Keywords: CTP synthetase, molecular combing, replication dynamics, thymidylate synthase, trichostatin A
Abstract
In eukaryotes, only a fraction of replication origins fire at each S phase. Local histone acetylation was proposed to control firing efficiency of origins, but conflicting results were obtained. We report that local histone acetylation does not reflect origin efficiencies along the adenosine monophosphate deaminase 2 locus in mammalian fibroblasts. Reciprocally, modulation of origin efficiency does not affect acetylation. However, treatment with a deacetylase inhibitor changes the initiation pattern. We demonstrate that this treatment alters pyrimidine biosynthesis and decreases fork speed, which recruits latent origins. Our findings reconcile results that seemed inconsistent and reveal an unsuspected effect of deacetylase inhibitors on replication dynamics.
Introduction
In eukaryotic cells, initiation events should be adequately distributed throughout the chromosomes to ensure timely genome duplication. With the exception of Saccharomyces cerevisiae, this is achieved in the absence of specific sequence motifs marking the origins. In addition, only a fraction of the potential origins fires in each S phase. The molecular mechanisms that specify sequences to become origins and to commit a particular subset of origins to become active are only partly elucidated (Sclafani & Holzen, 2007). Chromatin structure, which provides more flexible heritable information than DNA sequence, is considered as a good candidate for controlling initiation. Indeed, inactivation of specific deacetylases increases the efficiency of latent origins in yeast and Drosophila (Pasero et al, 2002; Aggarwal & Calvi, 2004; Pappas et al, 2004). Similar results have been obtained in mammalian cells treated with trichostatin A (TSA), a deacetylase inhibitor (Kemp et al, 2005). Altogether, these results suggested that local histone hyperacetylation facilitates recruitment of pre-replicative complexes onto origins by enhancing DNA accessibility (Tabancay & Forsburg, 2006).
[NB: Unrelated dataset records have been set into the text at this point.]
Background: an optimization exercise with open tools, aiming at small area, a short achievable clock period and few clock cycles. Do not read the settings as production practice. RTL that was checked went through simulation tests only; none was proved equivalent to the original. For runs 1 and 2, only the layout was checked, not whether the RTL still works.

**design/flow/config.mk**
```make
export PLATFORM = sky130hd
export DESIGN_NAME = draw_subsystem
export DESIGN_NICKNAME = draw_subsystem
export VERILOG_FILES = /design/flow/design.v
export SDC_FILE = /design/flow/constraint.sdc
export NUM_CORES = 4
export LEC_CHECK = 0
export CAP_MARGIN = 20
export CORE_MARGIN = 2
export CORE_UTILIZATION = 40
export SLEW_MARGIN = 20
```
**design/flow/flow/run.sh**
```bash
#!/bin/bash
# The standard layout (standard.sh) with two repair settings changed:
#  - the port buffers are sky130_fd_sc_hd__buf_1 (buffer_ports picks
#    clkdlybuf4s50_1 by default, a slow delay cell);
set -euo pipefail
sed "s|CLKGATE_MAP_FILE= |CLKGATE_MAP_FILE= SETUP_SLACK_MARGIN=7 'BUFFER_PORTS_ARGS=-buffer_cell sky130_fd_sc_hd__buf_1' |" standard.sh > standard_tuned.sh
bash standard_tuned.sh > flow.log 2>&1
```
**design/flow/design.v**
```verilog
`timescale 1ns / 1ps
module line_drawer (
    input             clk,
    input             rst_,
    input      [51:0] in_op,
    input             in_rts,
    output            in_rtr,
    output            v_valid,
    output     [16:0] v_addr,
    output     [7:0]  v_mask,
    output     [11:0] v_col,
    input             v_take,
    output            busy
);
    localparam S_DIFF = 2'd1, S_ORDER = 2'd2, S_DRAW = 2'd3;
    reg        rdy;             
    reg        fin;             
    reg [1:0]  state;
    reg [9:0]  x1, x2;
    reg [7:0]  y1, y2;
    reg [11:0] col;
    reg        xgt, ygt;
    reg        xmaj, mdec;
    reg [7:0]  cnt, m;          
    reg signed [8:0] d;
    reg signed [8:0] err;
    reg        newgrp;          
    reg  nrdy_o;
    assign in_rtr = !nrdy_o;
    reg        gval, gclosed;
    reg [16:0] gaddr;
    reg [7:0]  gmask;
    wire drawing = !rdy && !fin && (state == S_DRAW);
    wire last    = (cnt == 8'd0);
    wire [7:0] pbit = 8'd1 << x1[2:0];
    wire load_new = !gval || (gclosed && v_take);
    wire pix_ok  = drawing && (load_new || (gval && !gclosed && !newgrp));
    wire [16:0] paddr = {1'b0, y1, 8'b0} - {5'b0, y1, 4'b0} + {9'b0, x1[9:3], 1'b0} + {10'b0, x1[9:3]};
    assign v_valid = gval && gclosed;
    assign v_addr  = gaddr;
    assign v_mask  = gmask;
    assign v_col   = col;        
    assign busy    = !rdy || gval;
    wire [9:0] ddx = x2 - x1;
    wire [9:0] ndx = x1 - x2;
    wire [7:0] ddy = y2 - y1;
    wire [7:0] ndy = y1 - y2;
    wire       dxge = (cnt >= m);
    wire       swp  = dxge ? xgt : ygt;
    always @(posedge clk or negedge rst_) begin
        if (!rst_) begin
            rdy   <= 1'b1;
            nrdy_o <= 1'b0;
            fin   <= 1'b0;
            state <= S_DIFF;
        end else begin
            if (fin) begin
                if (v_take) begin
                    fin    <= 1'b0;
                    rdy    <= 1'b1;
                    nrdy_o <= 1'b0;
                end
            end else if (rdy) begin
                if (in_rts) begin
                    rdy    <= 1'b0;
                    nrdy_o <= 1'b1;
                    state  <= S_DIFF;
                end
            end else begin
                case (state)
                    S_DIFF:  state <= S_ORDER;
                    S_ORDER: state <= S_DRAW;
                    default: if (pix_ok && last) fin <= 1'b1;
                endcase
            end
        end
    end
    always @(posedge clk) begin
        if (rdy) begin
            if (in_rts) begin
                x1  <= in_op[51:42];
                y1  <= in_op[39:32];
                x2  <= in_op[31:22];
                y2  <= in_op[19:12];
                col <= in_op[11:0];
            end
        end else begin
            case (state)
                S_DIFF: begin
                    xgt <= (x1 > x2);
                    ygt <= (y1 > y2);
                    cnt <= (x1 > x2) ? ndx[7:0] : ddx[7:0];
                    m   <= (y1 > y2) ? ndy : ddy;
                end
                S_ORDER: begin
                    xmaj <= dxge;
                    if (swp) begin
                        x1 <= x2;
                        y1 <= y2;
                    end
                    mdec <= swp ^ (dxge ? ygt : xgt);
                    if (!dxge) begin
                        cnt <= m;
                        m   <= cnt;
                    end
                    d      <= dxge ? ({1'b0, m} - {1'b0, cnt}) : ({1'b0, cnt} - {1'b0, m});
                    err    <= dxge ? ({1'b0, m} - {1'b0, cnt}) : ({1'b0, cnt} - {1'b0, m});
                    newgrp <= 1'b1;
                end
                default: if (pix_ok && !last) begin
                    cnt <= cnt - 8'd1;
                    if (xmaj) begin
                        x1 <= x1 + 10'd1;
                        if (!err[8]) y1 <= mdec ? y1 - 8'd1 : y1 + 8'd1;
                    end else begin
                        y1 <= y1 + 8'd1;
                        if (!err[8]) x1 <= mdec ? x1 - 10'd1 : x1 + 10'd1;
                    end
                    err    <= err + (err[8] ? {1'b0, m} : d);
                    newgrp <= !xmaj || !err[8] || (x1[2:0] == 3'd7);
                end
            endcase
        end
    end
    always @(posedge clk or negedge rst_) begin
        if (!rst_) begin
            gval    <= 1'b0;
            gclosed <= 1'b0;
        end else begin
            if (pix_ok) begin
                gval    <= 1'b1;
                gclosed <= last;
            end else if (drawing && gval && !gclosed) begin
                gclosed <= 1'b1;             
            end else if (v_take) begin
                gval    <= 1'b0;
                gclosed <= 1'b0;
            end
        end
    end
    always @(posedge clk) begin
        if (pix_ok) begin
            if (load_new) begin
                gaddr <= paddr;
                gmask <= pbit;
            end else begin
                gmask <= gmask | pbit;
            end
        end
    end
endmodule
`timescale 1ns / 1ps
module circle_drawer (
    input             clk,
    input             rst_,
    input      [41:0] in_op,
    input             in_rts,
    output            in_rtr,
    output            v_valid,
    output     [16:0] v_addr,
    output     [7:0]  v_mask,
    output     [11:0] v_col,
    input             v_take,
    output            busy
);
    reg        rdy;             
    reg        fin;             
    reg        drawing;         
    reg [9:0]  x0;
    reg [8:0]  y0;
    reg [6:0]  r;
    reg [11:0] col;
    reg [2:0]  oct;
    reg [6:0]  cx, cy;          
    reg [6:0]  k;               
    reg        skip;            
    reg signed [8:0] t;
    reg [9:0]  px;
    reg [8:0]  py;
    reg        newgrp;
    reg  nrdy_o;
    assign in_rtr = !nrdy_o;
    reg        gval, gclosed;
    reg [16:0] gaddr;
    reg [7:0]  gmask;
    wire draw_px = !rdy && !fin && drawing && !skip;
    wire lastpx  = (k == 7'd0) || (swap && k == 7'd1);
    wire last    = lastpx && (oct == 3'd7);
    wire [7:0] pbit = 8'd1 << px[2:0];
    wire load_new = !gval || (gclosed && v_take);
    wire pix_ok  = draw_px && (load_new || (gval && !gclosed && !newgrp));
    wire [16:0] paddr = {py, 8'b0} - {4'b0, py, 4'b0} + {9'b0, px[9:3], 1'b0} + {10'b0, px[9:3]};
    assign v_valid = gval && gclosed;
    assign v_addr  = gaddr;
    assign v_mask  = gmask;
    assign v_col   = col;        
    assign busy    = !rdy || gval;
    wire       swap = oct[0];
    wire       sxn  = oct[1];
    wire       syn  = oct[2];
    wire [9:0] x0pr = x0 + {3'b0, r};
    wire [9:0] x0mr = x0 - {3'b0, r};
    wire [8:0] y0pr = y0 + {2'b0, r};
    wire [8:0] y0mr = y0 - {2'b0, r};
    wire xdec  = !t[8];
    wire mv_x  = xdec ^ swap;
    wire mv_dn = mv_x ? (xdec ^ sxn) : (xdec ^ syn);
    always @(posedge clk or negedge rst_) begin
        if (!rst_) begin
            rdy     <= 1'b1;
            nrdy_o  <= 1'b0;
            fin     <= 1'b0;
            drawing <= 1'b0;
            oct     <= 3'd0;
        end else begin
            if (fin) begin
                if (v_take) begin
                    fin    <= 1'b0;
                    rdy    <= 1'b1;
                    nrdy_o <= 1'b0;
                end
            end else if (rdy) begin
                if (in_rts) begin
                    rdy     <= 1'b0;
                    nrdy_o  <= 1'b1;
                    drawing <= 1'b0;
                    oct     <= 3'd0;
                end
            end else if (!drawing) begin
                drawing <= 1'b1;
            end else if ((pix_ok || skip) && lastpx) begin
                drawing <= 1'b0;
                oct     <= oct + 3'd1;
                if (oct == 3'd7) fin <= 1'b1;
            end
        end
    end
    always @(posedge clk) begin
        if (rdy) begin
            if (in_rts) begin
                x0  <= in_op[41:32];
                y0  <= in_op[30:22];
                r   <= in_op[18:12];
                col <= in_op[11:0];
            end
        end else if (!drawing) begin
            cx <= r;
            cy <= 7'd0;
            k  <= r;
            t  <= 9'd1 - {2'b0, r};
            px <= swap ? x0 : (sxn ? x0mr : x0pr);
            py <= !swap ? y0 : (syn ? y0mr : y0pr);
            newgrp <= 1'b1;
            skip   <= !swap && syn;
        end else if ((pix_ok || skip) && !lastpx) begin
            skip <= 1'b0;
            k <= k - 7'd1;
            if (xdec) begin
                cx <= cx - 7'd1;
                t  <= t + 9'd2 - {1'b0, cx, 1'b0};
            end else begin
                cy <= cy + 7'd1;
                t  <= t + {1'b0, cy, 1'b0} + 9'd3;
            end
            if (mv_x) px <= mv_dn ? px - 10'd1 : px + 10'd1;
            else      py <= mv_dn ? py - 9'd1 : py + 9'd1;
            newgrp <= skip || !mv_x || (mv_dn ? (px[2:0] == 3'd0) : (px[2:0] == 3'd7));
        end
    end
    always @(posedge clk or negedge rst_) begin
        if (!rst_) begin
            gval    <= 1'b0;
            gclosed <= 1'b0;
        end else begin
            if (pix_ok) begin
                gval    <= 1'b1;
                gclosed <= last;
            end else if (draw_px && gval && !gclosed) begin
                gclosed <= 1'b1;
            end else if (v_take) begin
                gval    <= 1'b0;
                gclosed <= 1'b0;
            end
        end
    end
    always @(posedge clk) begin
        if (pix_ok) begin
            if (load_new) begin
                gaddr <= paddr;
                gmask <= pbit;
            end else begin
                gmask <= gmask | pbit;
            end
        end
    end
endmodule
`timescale 1ns / 1ps
module read_modify_write_engine (
    input             clk,
    input             rst_,
    input             l_valid,
    input      [16:0] l_addr,
    input      [7:0]  l_mask,
    input      [11:0] l_col,
    output            l_take,
    input             c_valid,
    input      [16:0] c_addr,
    input      [7:0]  c_mask,
    input      [11:0] c_col,
    output            c_take,
    output reg [16:0] mem_addr,
    output reg [3:0]  mem_wben,
    output reg [31:0] mem_wdata,
    input      [31:0] mem_rdata,
    output            busy
);
    reg        vval;         
    reg [2:0]  ph;           
    reg        vrd;          
    reg [7:0]  vmask;
    reg [11:0] vcol;
    reg        prio_c;
    reg        free;         
    wire pick_c = c_valid && (prio_c || !l_valid);
    assign c_take = free && pick_c;
    assign l_take = free && l_valid && !pick_c;
    wire take   = free && (l_valid || c_valid);
    wire [7:0]  smask = pick_c ? c_mask : l_mask;
    wire [11:0] scol  = pick_c ? c_col  : l_col;
    wire [16:0] sB    = pick_c ? c_addr : l_addr;
    wire        spart = (smask[0] ^ smask[1]) | (smask[2] ^ smask[3])
                      | (smask[4] ^ smask[5]) | (smask[6] ^ smask[7]);
    wire [3:0] wnib = (ph == 3'd2) ? vcol[11:8] : (ph == 3'd3) ? vcol[7:4] : vcol[3:0];
    function [3:0] bytes_of;
        input [7:0] m;
        bytes_of = {m[7] | m[6], m[5] | m[4], m[3] | m[2], m[1] | m[0]};
    endfunction
    function [31:0] merge;
        input [31:0] old;
        input [7:0]  m;
        input [3:0]  n;
        integer i;
        begin
            for (i = 0; i < 8; i = i + 1)
                merge[4*i +: 4] = m[i] ? n : old[4*i +: 4];
        end
    endfunction
    assign busy = vval;
    always @(posedge clk or negedge rst_) begin
        if (!rst_) begin
            vval     <= 1'b0;
            free     <= 1'b1;
            ph       <= 3'd0;
            prio_c   <= 1'b0;
            mem_wben <= 4'b0;
        end else begin
            free <= !take && (!vval || ph == 3'd4 || ph == 3'd5);
            if (take) begin
                vval     <= 1'b1;
                ph       <= spart ? 3'd0 : 3'd3;
                prio_c   <= !pick_c;
                mem_wben <= spart ? 4'b0 : bytes_of(smask);
            end else if (free) begin
                vval     <= 1'b0;
                mem_wben <= 4'b0;
            end else begin
                ph       <= ph + 3'd1;
                mem_wben <= (ph >= 3'd2) ? bytes_of(vmask) : 4'b0;
            end
        end
    end
    always @(posedge clk) begin
        if (take) begin
            vrd   <= spart;
            vmask <= smask;
            vcol  <= scol;
        end
        if (take)
            mem_addr <= sB;
        else
            mem_addr <= (ph == 3'd2) ? mem_addr - 17'd2 : mem_addr + 17'd1;
        if (take)
            mem_wdata <= {8{scol[11:8]}};
        else if (vrd)
            mem_wdata <= merge(mem_rdata, vmask, wnib);
        else
            mem_wdata <= {8{wnib}};
    end
endmodule
`timescale 1ns / 1ps
module draw_subsystem(
    input               clk,
    input               rst_,
    input  [51:0]       line_op,
    input               line_rts,
    output              line_rtr,
    input  [41:0]       circle_op,
    input               circle_rts,
    output              circle_rtr,
    output [16:0]       mem_addr,
    output [3:0]        mem_wben,
    output [31:0]       mem_wdata,
    input  [31:0]       mem_rdata,
    output              idle
    );
    wire        l_valid, l_take, l_busy;
    wire [16:0] l_addr;
    wire [7:0]  l_mask;
    wire [11:0] l_col;
    wire        c_valid, c_take, c_busy;
    wire [16:0] c_addr;
    wire [7:0]  c_mask;
    wire [11:0] c_col;
    wire        m_busy;
    reg busy_q;
    assign idle = !busy_q;
    always @(posedge clk or negedge rst_) begin
        if (!rst_)
            busy_q <= 1'b0;
        else
            busy_q <= l_busy || c_busy || m_busy
                   || (line_rts && line_rtr) || (circle_rts && circle_rtr);
    end
    line_drawer ld (
        .clk(clk), .rst_(rst_),
        .in_op(line_op), .in_rts(line_rts), .in_rtr(line_rtr),
        .v_valid(l_valid), .v_addr(l_addr), .v_mask(l_mask), .v_col(l_col),
        .v_take(l_take), .busy(l_busy)
    );
    circle_drawer cd (
        .clk(clk), .rst_(rst_),
        .in_op(circle_op), .in_rts(circle_rts), .in_rtr(circle_rtr),
        .v_valid(c_valid), .v_addr(c_addr), .v_mask(c_mask), .v_col(c_col),
        .v_take(c_take), .busy(c_busy)
    );
    read_modify_write_engine rmw (
        .clk(clk), .rst_(rst_),
        .l_valid(l_valid), .l_addr(l_addr), .l_mask(l_mask), .l_col(l_col), .l_take(l_take),
        .c_valid(c_valid), .c_addr(c_addr), .c_mask(c_mask), .c_col(c_col), .c_take(c_take),
        .mem_addr(mem_addr), .mem_wben(mem_wben), .mem_wdata(mem_wdata), .mem_rdata(mem_rdata),
        .busy(m_busy)
    );
endmodule
```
In contrast to these results, obtained upon forced hyperacetylation, the study of some specific loci during differentiation and development in vertebrates did not show any correlation between the level of histone acetylation and origin usage (Prioleau et al, 2003; Dazy et al, 2006; Gregoire et al, 2006).
Previously, the relationship between acetylation and the relative efficiency of replication origins under physiological conditions has been explored mostly in a developmental context (Dazy et al, 2006; Gregoire et al, 2006), whereas the effects of TSA were examined using established mammalian cell lines (Kemp et al, 2005). In this study, we investigated the impact of the endogenous acetylation of histones and of TSA-induced hyperacetylation on origin activity in the same model of differentiated Chinese hamster cells. We focused on the AMPD2 (adenosine monophosphate deaminase 2) locus in two different fibroblast cell lines (474 and 422) amplified for this region (Debatisse et al, 1982; supplementary Fig S1 online). We have shown previously that a switch in origin usage occurs when cells face changes in growth conditions (Anglana et al, 2003; Courbet et al, 2008). For example, in cells from the cell line 474, replication forks travel at a speed of approximately 0.6 kb min−1, and initiation events occur at high density and are distributed evenly between the different origins of the locus (‘slow' replication dynamics). When these cells are supplemented with adenine and uridine (474AU) fork speed increases to 1.5 kb min−1, the density of initiation decreases and about 70% of the initiation events occur at an origin called oriGNAI3 (‘fast' replication dynamics). This model thus gives us the opportunity to study the endogenous levels of histone acetylation in correlation with origin efficiencies along the AMPD2 locus and, reciprocally, the impact of modulating origin usage on local histone acetylation.
Results
Origin usage is not related to histone acetylation
We first focused our study on a region encompassing oriGNAI3 and three other origins (oriA, B and C) in cells from the cell lines 474 and 474AU. The levels of histone acetylation were determined by chromatin immunoprecipitation (ChIP) experiments carried out with antibodies directed against acetylated histone H3 or H4 (Fig 1A,B). We observed that acetylation level of both histones varies along the locus but remains similar between cells from the cell lines 474 and 474AU, in which origin usage differs markedly. Furthermore, oriGNAI3 is nested in a region that is poorly acetylated even when used preferentially in fast conditions. By contrast, oriA presents a significantly high level of acetylation both in fast conditions when it is latent, and in slow conditions when it fires efficiently.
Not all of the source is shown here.